You've mentioned exchanges like this before including one which was quite dramatic for you (the experience of feeling a world without god). I assume you are speaking metaphorically about speaking to god, right? Or do you actually hear a voice or something?
My words to God were metaphorical only in the sense that I didn't actually verbalize the thoughts. I assume God can hear those without sound being required.
There was only one occasion when I actually heard a voice but that too was probably 'all in my head'. But I did perceive them as clearly spoken English words. I was either dead or almost dead at the time (because I wanted to be). I'll even tell you what they were. They were: "I will tell you". (At the time, There was a question I wanted the answer to that I was unwilling to live without)

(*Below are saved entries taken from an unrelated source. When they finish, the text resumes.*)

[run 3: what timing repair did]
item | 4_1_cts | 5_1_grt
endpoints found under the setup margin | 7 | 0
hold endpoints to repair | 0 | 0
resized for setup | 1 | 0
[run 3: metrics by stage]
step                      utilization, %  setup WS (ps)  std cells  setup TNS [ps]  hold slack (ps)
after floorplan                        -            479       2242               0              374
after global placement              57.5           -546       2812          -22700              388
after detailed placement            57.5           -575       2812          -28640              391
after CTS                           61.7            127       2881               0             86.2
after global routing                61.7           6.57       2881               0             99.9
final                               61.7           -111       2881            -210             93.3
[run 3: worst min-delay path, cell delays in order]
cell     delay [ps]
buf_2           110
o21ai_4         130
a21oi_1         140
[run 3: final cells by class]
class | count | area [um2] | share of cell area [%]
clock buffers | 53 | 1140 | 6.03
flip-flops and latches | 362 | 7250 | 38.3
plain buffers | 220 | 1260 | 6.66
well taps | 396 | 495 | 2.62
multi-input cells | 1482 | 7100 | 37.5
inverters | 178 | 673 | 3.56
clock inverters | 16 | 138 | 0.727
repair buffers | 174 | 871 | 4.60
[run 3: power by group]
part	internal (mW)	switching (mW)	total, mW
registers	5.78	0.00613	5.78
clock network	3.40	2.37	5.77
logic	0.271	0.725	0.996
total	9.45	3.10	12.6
**config.mk**
```make
export PLATFORM = sky130hd
export DESIGN_NAME = sel_selftest_seq
export DESIGN_NICKNAME = d
export VERILOG_FILES = /design/src/rtl/sst_pkg.sv /design/src/rtl/sst_span_match.sv /design/src/rtl/sst_resume_timer.sv /design/src/rtl/sel_selftest_seq.sv
export SDC_FILE = /design/constraint.sdc
export NUM_CORES = 1
export LEC_CHECK = 0
export ABC_CLOCK_PERIOD_IN_PS = 4300
export CORE_ASPECT_RATIO = 2
export CORE_MARGIN = 10
export CORE_UTILIZATION = 60
export CTS_BUF_LIST = sky130_fd_sc_hd__clkbuf_4
export CTS_CLUSTER_DIAMETER = 80
export DETAILED_ROUTE_END_ITERATION = 8
export DONT_BUFFER_PORTS = 1
export GPL_TIMING_DRIVEN = 0
export PLACE_DENSITY = 0.74
export SYNTH_ARGS = -nofsm -noshare
export SYNTH_HDL_FRONTEND = slang
export SYNTH_SLANG_ARGS = --single-unit
```
**constraint.sdc**
```tcl
create_clock -name clk -period 4.3 [get_ports clk]
set_input_delay 0.645 -clock clk [delete_from_list [all_inputs] [get_ports clk]]
set_output_delay 0.645 -clock clk [all_outputs]
set_load 0.005 [all_outputs]
```
**src/rtl/sst_pkg.sv**
```systemverilog
package sst_pkg;

    typedef enum logic [2:0] {
        S_IDLE,
        S_SPAN_NEXT,
        S_SPAN_RD,
        S_OL_NEXT,
        S_OL_RD,
        S_RESUME
    } sst_state_e;

    localparam logic [7:0] MODE_BACKGROUND = 8'd4;
    localparam logic [7:0] MODE_CAPTIVE    = 8'd132;

    localparam logic [7:0] ST_PASS        = 8'h00;
    localparam logic [7:0] ST_HOST_ABORT  = 8'h01;
    localparam logic [7:0] ST_INTERRUPTED = 8'h02;
    localparam logic [7:0] ST_READ_FAIL   = 8'h70;
    localparam logic [7:0] ST_RUNNING     = 8'hF0;

    localparam logic [7:0] OL_NONE    = 8'h00;
    localparam logic [7:0] OL_DONE    = 8'h02;
    localparam logic [7:0] OL_RUNNING = 8'h03;
    localparam logic [7:0] OL_ABORTED = 8'h05;

    function automatic logic mode_accepted(input logic [7:0] m);
        return (m == MODE_BACKGROUND) || (m == MODE_CAPTIVE);
    endfunction

    function automatic logic is_span_phase(input sst_state_e s);
        return (s == S_SPAN_NEXT) || (s == S_SPAN_RD);
    endfunction

endpackage

```
**src/rtl/sst_span_match.sv**
```systemverilog
module sst_span_match #(
    parameter int NUM_SPANS = 5,
    parameter int LBA_W     = 8
) (
    input  logic [NUM_SPANS*LBA_W-1:0] starts_i,
    input  logic [NUM_SPANS*LBA_W-1:0] ends_i,
    input  logic [LBA_W-1:0]           lba_i,
    output logic                       hit_o
);
    logic [NUM_SPANS-1:0] hit_vec;

    for (genvar g = 0; g < NUM_SPANS; g++) begin : g_span
        logic [LBA_W-1:0] s_lo, s_hi;
        assign s_lo = starts_i[g*LBA_W +: LBA_W];
        assign s_hi = ends_i[g*LBA_W +: LBA_W];
        assign hit_vec[g] = (s_lo <= s_hi) && (lba_i >= s_lo) && (lba_i <= s_hi);
    end

    assign hit_o = |hit_vec;
endmodule

```
**src/rtl/sst_resume_timer.sv**
```systemverilog
module sst_resume_timer #(
    parameter int CNT_W = 16
) (
    input  logic             clk,
    input  logic             rst,
    input  logic             load_i,
    input  logic [CNT_W-1:0] load_val_i,
    input  logic             run_i,
    output logic             expired_o
);
    logic [CNT_W-1:0] cnt_q;

    always_ff @(posedge clk) begin
        if (rst)                          cnt_q <= '0;
        else if (load_i)                  cnt_q <= load_val_i;
        else if (run_i && cnt_q != '0)    cnt_q <= cnt_q - 1'b1;
    end

    assign expired_o = (cnt_q == '0);


    tmr_countdown_chk: assert property (@(posedge clk) disable iff (rst)
        (run_i && !load_i && cnt_q != '0) |=> (cnt_q == $past(cnt_q) - 1'b1));
endmodule

```
**src/rtl/sel_selftest_seq.sv**
```systemverilog
module sel_selftest_seq
    import sst_pkg::*;
#(
    parameter int NUM_SPANS = 5,
    parameter int LBA_W     = 8,
    parameter int DLY_W     = 16,
    parameter int ERR_W     = 8,
    localparam int IDX_W    = $clog2(NUM_SPANS + 2)
) (
    input  logic                       clk,
    input  logic                       rst,
    input  logic                       start_i,
    input  logic [7:0]                 mode_i,
    input  logic                       offline_en_i,
    input  logic                       abort_i,
    input  logic                       soft_rst_i,
    input  logic                       pwr_up_i,
    input  logic [DLY_W-1:0]           pend_time_i,
    input  logic [LBA_W-1:0]           max_lba_i,
    input  logic [NUM_SPANS*LBA_W-1:0] span_start_i,
    input  logic [NUM_SPANS*LBA_W-1:0] span_end_i,
    output logic                       rd_req_o,
    output logic [LBA_W-1:0]           rd_lba_o,
    input  logic                       rd_done_i,
    input  logic                       rd_err_i,
    output logic                       pending_o,
    output logic                       active_o,
    output logic                       captive_o,
    output logic [IDX_W-1:0]           span_idx_o,
    output logic [7:0]                 st_status_o,
    output logic [7:0]                 ol_status_o,
    output logic [ERR_W-1:0]           ol_err_cnt_o
);
    localparam logic [IDX_W-1:0] IDX_LAST    = IDX_W'(NUM_SPANS);
    localparam logic [IDX_W-1:0] IDX_OFFLINE = IDX_W'(NUM_SPANS + 1);

    sst_state_e        state_q;
    logic [IDX_W-1:0]  idx_q;
    logic [LBA_W-1:0]  cur_lba_q;
    logic [LBA_W-1:0]  res_lba_q;   // retained resume position
    logic              pending_q, active_q, ol_en_q, captive_q;
    logic [7:0]        st_q, ol_q;
    logic [ERR_W-1:0]  err_q;

    int                sel;
    logic [LBA_W-1:0]  sp_first, sp_last;
    logic              ol_hit, tmr_expired, ol_at_end;

    always_comb begin
        sel      = (int'(idx_q) < NUM_SPANS) ? int'(idx_q) : 0;
        sp_first = span_start_i[sel*LBA_W +: LBA_W];
        sp_last  = span_end_i[sel*LBA_W +: LBA_W];
    end

    assign ol_at_end = (res_lba_q == max_lba_i);

    sst_span_match #(.NUM_SPANS(NUM_SPANS), .LBA_W(LBA_W)) u_match (
        .starts_i (span_start_i),
        .ends_i   (span_end_i),
        .lba_i    (res_lba_q),
        .hit_o    (ol_hit)
    );

    sst_resume_timer #(.CNT_W(DLY_W)) u_timer (
        .clk        (clk),
        .rst        (rst),
        .load_i     (pwr_up_i && pending_q),
        .load_val_i (pend_time_i),
        .run_i      (state_q == S_RESUME),
        .expired_o  (tmr_expired)
    );

    always_ff @(posedge clk) begin
        if (rst) begin
            state_q   <= S_IDLE;
            idx_q     <= '0;
            cur_lba_q <= '0;
            res_lba_q <= '0;
            pending_q <= 1'b0;
            active_q  <= 1'b0;
            ol_en_q   <= 1'b0;
            captive_q <= 1'b0;
            st_q      <= ST_PASS;
            ol_q      <= OL_NONE;
            err_q     <= '0;
        end else if (pwr_up_i) begin
            active_q <= 1'b0;
            if (pending_q) begin
                state_q <= S_RESUME;
            end else begin
                if (is_span_phase(state_q)) st_q <= ST_INTERRUPTED;
                state_q <= S_IDLE;
            end
        end else if (start_i && mode_accepted(mode_i)) begin
            state_q   <= S_SPAN_NEXT;
            idx_q     <= '0;
            st_q      <= ST_RUNNING;
            ol_en_q   <= offline_en_i;
            captive_q <= (mode_i == MODE_CAPTIVE);
            err_q     <= '0;
            pending_q <= 1'b0;
            active_q  <= 1'b0;
            if (pending_q) ol_q <= OL_ABORTED;
        end else if (abort_i && state_q != S_IDLE) begin
            if (is_span_phase(state_q)) begin
                st_q <= ST_HOST_ABORT;
            end else begin
                pending_q <= 1'b0;
                active_q  <= 1'b0;
                ol_q      <= OL_ABORTED;
            end
            state_q <= S_IDLE;
        end else if (soft_rst_i && !pending_q && state_q != S_IDLE) begin
            st_q    <= ST_INTERRUPTED;
            state_q <= S_IDLE;
        end else begin
            unique case (state_q)
                S_IDLE: ;
                S_SPAN_NEXT: begin
                    if (idx_q == IDX_LAST) begin
                        st_q <= ST_PASS;
                        if (ol_en_q) begin
                            pending_q <= 1'b1;
                            active_q  <= 1'b1;
                            idx_q     <= IDX_OFFLINE;
                            ol_q      <= OL_RUNNING;
                            res_lba_q <= '0;
                            state_q   <= S_OL_NEXT;
                        end else begin
                            state_q <= S_IDLE;
                        end
                    end else if (sp_first > sp_last) begin
                        idx_q <= idx_q + 1'b1;
                    end else begin
                        cur_lba_q <= sp_first;
                        state_q   <= S_SPAN_RD;
                    end
                end
                S_SPAN_RD: begin
                    if (rd_done_i) begin
                        if (rd_err_i) begin
                            st_q    <= ST_READ_FAIL;
                            state_q <= S_IDLE;
                        end else if (cur_lba_q == sp_last) begin
                            idx_q   <= idx_q + 1'b1;
                            state_q <= S_SPAN_NEXT;
                        end else begin
                            cur_lba_q <= cur_lba_q + 1'b1;
                        end
                    end
                end
                S_OL_NEXT: begin
                    if (!ol_hit) begin
                        state_q <= S_OL_RD;
                    end else if (ol_at_end) begin
                        pending_q <= 1'b0;
                        active_q  <= 1'b0;
                        ol_q      <= OL_DONE;
                        state_q   <= S_IDLE;
                    end else begin
                        res_lba_q <= res_lba_q + 1'b1;
                    end
                end
                S_OL_RD: begin
                    if (rd_done_i) begin
                        if (rd_err_i && err_q != '1) err_q <= err_q + 1'b1;
                        if (ol_at_end) begin
                            pending_q <= 1'b0;
                            active_q  <= 1'b0;
                            ol_q      <= OL_DONE;
                            state_q   <= S_IDLE;
                        end else begin
                            res_lba_q <= res_lba_q + 1'b1;
                            state_q   <= S_OL_NEXT;
                        end
                    end
                end
                S_RESUME: begin
                    if (tmr_expired) begin
                        active_q <= 1'b1;
                        state_q  <= S_OL_NEXT;
                    end
                end
                default: state_q <= S_IDLE;
            endcase
        end
    end

    assign rd_req_o     = (state_q == S_SPAN_RD) || (state_q == S_OL_RD);
    assign rd_lba_o     = (state_q == S_SPAN_RD) ? cur_lba_q : res_lba_q;
    assign pending_o    = pending_q;
    assign active_o     = active_q;
    assign captive_o    = captive_q && is_span_phase(state_q);
    assign span_idx_o   = idx_q;
    assign st_status_o  = st_q;
    assign ol_status_o  = ol_q;
    assign ol_err_cnt_o = err_q;


    rd_hold_chk: assert property (@(posedge clk) disable iff (rst)
        (rd_req_o && !rd_done_i && !abort_i && !start_i && !soft_rst_i && !pwr_up_i)
        |=> (rd_req_o && $stable(rd_lba_o)));


    ol_entry_chk: assert property (@(posedge clk) disable iff (rst)
        $rose(pending_o) |-> (active_o && st_status_o == ST_PASS
                              && ol_status_o == OL_RUNNING && span_idx_o == IDX_OFFLINE));


    ol_exit_chk: assert property (@(posedge clk) disable iff (rst)
        $fell(pending_o) |-> (!active_o && (ol_status_o == OL_DONE || ol_status_o == OL_ABORTED)));


    wait_quiet_chk: assert property (@(posedge clk) disable iff (rst)
        (pending_o && !active_o) |-> !rd_req_o);


    active_needs_pending_chk: assert property (@(posedge clk) disable iff (rst)
        active_o |-> pending_o);


    span_run_chk: assert property (@(posedge clk) disable iff (rst)
        (st_status_o == ST_RUNNING) |-> !pending_o);


    captive_chk: assert property (@(posedge clk) disable iff (rst)
        captive_o |-> (st_status_o == ST_RUNNING));
endmodule

```
==> summary.md <==
| Metric | Value |
|---|---|
| Status | complete, no violations |
| Final WL | 24.2 mm |
| Worst clock skew | 8.91 ps |
| CTS sink cnt | 57 |
| Inst Count DP | 1118 |
| Clock buffer count from CTS | 9 |
| Compound-Gate Fraction of Synth Area | 22.4% |
| Via count | 7328 |
| Non-Filler Instances | 1134 |
| Port Buf Inserts | 0 |
| Layout area overhead | 4.39% |
| Largest net degree at the start of global routing | 20 |
| Fin worst setup slack | 289 ps |
| Post_cts resized | 0 |
| Clk Latency, worst-skew pair | 420 ps |
| Clock root cell | clkbuf_4 |
| Worst slew pin tran | 929 ps |
| Fillers | 1187 |
| Relative slew slack | 37.3% |
| Post-Syn Instances | 967 |
| Hold slack | 363 ps |
| Max layer used | met4 |
| M1 WL | 7.74 mm |
| Number of synthesized flops with an enable pin | 0 |
| Cts hold-fix bufs | 0 |
| Power per Cell Area | 157 nW/um^2 |
| CP Class | flip-flop to flip-flop |
| DRT iter0 DRCs | 320 |
| Max cap viols | 0 |
| Final setup fails | 0 |
| First-pass DRT Iterations | 5 |
| DRC viols | 0 |
| Worst Path Arrival | 4330 ps |
| Core Box Area | 11800 um^2 |
| Main synth FF type | dfxtp_1 |
| Final Hold Viols | 0 |
| Max Slew Vio Count | 0 |
| Placed Area | 7470 um^2 |
| Mean Syn Cell Area | 7.52 um^2 |
| Design area | 7590 um^2 |
| Row count | 56 |
| Antenna violations before repair | 1 |
| Pleak | 0.00352 uW |
| GR Overflow Total | 0 |
| Clock Path Buffers | 2 |
| Worst Path Required | 4620 ps |
| Adder-cell share of the synthesized area | 23.1% |
| RSZ-0062 raised after global routing | no |
| Die Wd | 97.8 um |
| I/O pin cnt | 160 |
| Clock tree from TritonCTS | yes |
| Most common cell after layout, fill and taps aside | ha_1 |
| Simple logic cell fraction of the synthesized area | 21.9% |
| Mapped Area | 7270 um^2 |
| Vias in the first global route | 7497 |
| Number of synthesized register bits | 57 |
| Worst VDD drop | 0.202 mV |
| Metal2 WL | 12.4 mm |
| Fraction of registers with async set/reset | 0% |
| Fin nets | 1238 |
| Share of layout cells above drive strength 1 | 6.78% |
| First-pass GRT wire length | 37.5 mm |
| Initial Utilization | 61.8% |
| DIE HEIGHT | 176 um |
| Post-synthesis mux area share | 5.25% |
| Max Clock Freq | 0.249 GHz |
| Antenna-violating nets left | 0 |
| Clk slew on worst S/H paths | 100 ps |
| Worst Setup Start Kind | flip-flop |
| Worst slack, placed | -343 ps |
| Final period util | 93.3% |
| Yosys warns | 0 |
| Tmin final | 4010 ps |
| Crit end category | flip-flop |
| Final Util | 64.5% |
| Commonest non-fill, non-tap cells in the layout | ha_1 (134), a21oi_1 (92), nand2_1 (90), inv_1 (89), nor2_1 (77) |
| H-tree depth | 3 |
| Top fanout value on the critical path | 17 |
| R2R Setup Slk | 290 ps |
| Met3 wire length | 2.16 mm |
| Routed vias/inst | 6.46 |
| Synth cell types | 65 |
| Avg WL per Cell | 21.3 um |
| XOR/XNOR Fraction of Synth Area | 3.98% |
| Min-delay worst type | input port to flip-flop |
| GP Congestion | 1.03 |
| Setup bufs post-CTS | 0 |
| HPWL Detailed | 20.2 mm |
| Post-synthesis sequential area ratio | 15.7% |
| Largest family of logic cells by synthesized area | adder cells |
| GRT Total Usage | 27.0% |
| Die Area | 17200 um^2 |
[cells by family (layout without fill, tap and decap cells)]
family | count (synthesis) | after routing
other | 1 | 8
XOR/XNOR | 33 | 33
flip-flops | 57 | 57
AND/OR/NAND/NOR | 323 | 323
AO/OA/AOI/OAI | 260 | 260
buffers and inverters | 134 | 149
multiplexers | 25 | 25
adder cells (fa/ha/maj) | 134 | 134
[worst paths after layout]
path,startpoint,to,cells past startpoint
worst min-delay path,pend_time_i[1],u_timer.cnt_q[1],2
worst max register to register,res_lba_q[1],res_lba_q[2],11
worst max-delay path,res_lba_q[1],res_lba_q[2],11
worst min register to register,captive_q,captive_q,2
[worst max-delay path, stage by stage (launching register included)]
cell and delay [ps]:
dfxtp_1 930, ha_1 370, o21ai_0 130, a21oi_1 50
o21ai_0 160, a21oi_1 90, o311ai_0 770, and4_1 390
and3_1 240, clkbuf_1 360, nor2_1 140, a31o_2 250
[power breakdown]
group / leakage [uW] / internal, uW / switching [uW]
clock network: 0.0000655 / 125 / 199
registers: 0.000460 / 534 / 8.31
logic: 0.00299 / 145 / 183
[cell usage after synthesis, drive strengths merged (6+ instances only)]
cell,count,share of area [%]
ha,134,23
a21oi,92,6.3
nand2,90,4.6
inv,89,4.6
nor2,77,4.0
o21ai,61,4.2
dfxtp,57,16
nand4,29,2.5
clkbuf,24,1.2
nand3,23,1.6
a211oi,22,2.3
buf,19,1.7
nor3,19,1.3
nor2b,18,1.5
a21o,17,1.8
xor2,17,2.0
xnor2,16,1.9
nand2b,12,1.0
and3,10,0.86
mux2i,10,1.4
mux4,10,3.1
o211ai,10,1.0
a31o,8,0.96
nor4,8,0.69
o22ai,7,0.60
nand3b,6,0.62
or3,6,0.52
or4,6,0.62
[final cells by class]
cell class	instances	area (um^2)	area share, %
clock buffer	11	82.6	1.09
buffer	42	216	2.85
antenna	1	2.50	0.0330
clock inverter	5	22.5	0.297
multi-input combinational	782	5600	73.8
inverter	91	342	4.50
sequential	57	1140	15.0
tap	145	181	2.39
[through the flow]
step | total power, uW | TNS, ps
after floorplan | 806 | 0
after global placement | 870 | -1640
after detailed placement | 877 | -2370
after CTS | 1200 | 0
after global routing | 1270 | 0
final | 1190 | 0
[routing by layer]
| layer | GRT usage (%) | up-vias |
|---|---|---|
| met1 | 23.2 | 3336 |
| met2 | 49.5 | 327 |
| met5 | 0 | - |
| met4 | 20.8 | 0 |
| li1 | - | 3550 |
| met3 | 8.88 | 115 |
[flip-flops by register name (all words and copies together), names as in the netlist]
signal	count
res_lba_q	8
ol_err_cnt_o	8
captive_q	1
active_o	1
state_q	3
ol_en_q	1
st_status_o	4
pending_o	1
cur_lba_q	8
u_timer.cnt_q	16
span_idx_o	3
ol_status_o	3
Power figures use the tool's default switching activity.
--- config.mk ---
export PLATFORM = sky130hd
export DESIGN_NAME = win_wdog
export DESIGN_NICKNAME = d
export VERILOG_FILES = /design/src/rtl/win_wdog.sv
export SDC_FILE = /design/constraint.sdc
export NUM_CORES = 1
export LEC_CHECK = 0
export BUFFER_PORTS_ARGS = -buffer_cell sky130_fd_sc_hd__buf_2
export CAP_MARGIN = 15
export CORE_ASPECT_RATIO = 1.75
export CORE_MARGIN = 2
export CORE_UTILIZATION = 41
export DETAILED_ROUTE_END_ITERATION = 12
export HOLD_SLACK_MARGIN = 0.03
export PLACE_DENSITY = 0.64
export SLEW_MARGIN = 20
export SYNTH_ARGS = -nofsm -noshare
export SYNTH_HDL_FRONTEND = slang
export SYNTH_SLANG_ARGS = --single-unit
--- constraint.sdc ---
create_clock -name clk -period 8.9 [get_ports clk]
set_clock_uncertainty 0.15 [all_clocks]
set_input_delay 0.445 -clock clk [delete_from_list [all_inputs] [get_ports clk]]
set_output_delay 0.445 -clock clk [all_outputs]
set_load 0.005 [all_outputs]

I did not expect more words, I assumed he would skillfully lead me to discover the answer myself as he had done every time before. Not that I had not tried already, as I said, I was ready to die in frustration of my inability to find it before. I think it was about two weeks later that he made good on his word. I did discover it on my own but it was only by using the tools and clues he had given me in the years before that. I know that sounds nebulous but there is no way to make the answer make sense to you without knowing my life history before that. It was just what
I needed though and I couldn't have guessed it without those experiences.
You asked about the concrete results I got from following 'internal clues'. I didn't specify them because they too can be dismissed as coincidences so I don't expect they will convince anyone. One that causes me to shake my head all the time is the litteral way one of the promises made by his son was fulfilled in my own life.
I was 44 at the time, working as an engineer and doing ok financially but I had started writing a book about 'life, universe and everything' some years before and wanted to spend more time on it. I could not give it the attention it needed while holding down a job so I asked God if the promise that if we put seeking him first he would give us all the things we needed for our earthly existence. (I think it's in Matthew). I felt that effort to define it, find the words and write it down was my effort to seek him. It was all I wanted to do.
How I ended up a year later as the CEO of my own successful company that required very little of my time and with very little effort still mystifies me. I quit my job at Lockheed Martin and spent virtually all my time on writing and research from then on. OK, full disclosure, I play a lot too.
The promise goes on to say something like, ' see if I will not pour you out a blessing more than you can hold' proved equally true. I don't know what to do with it all.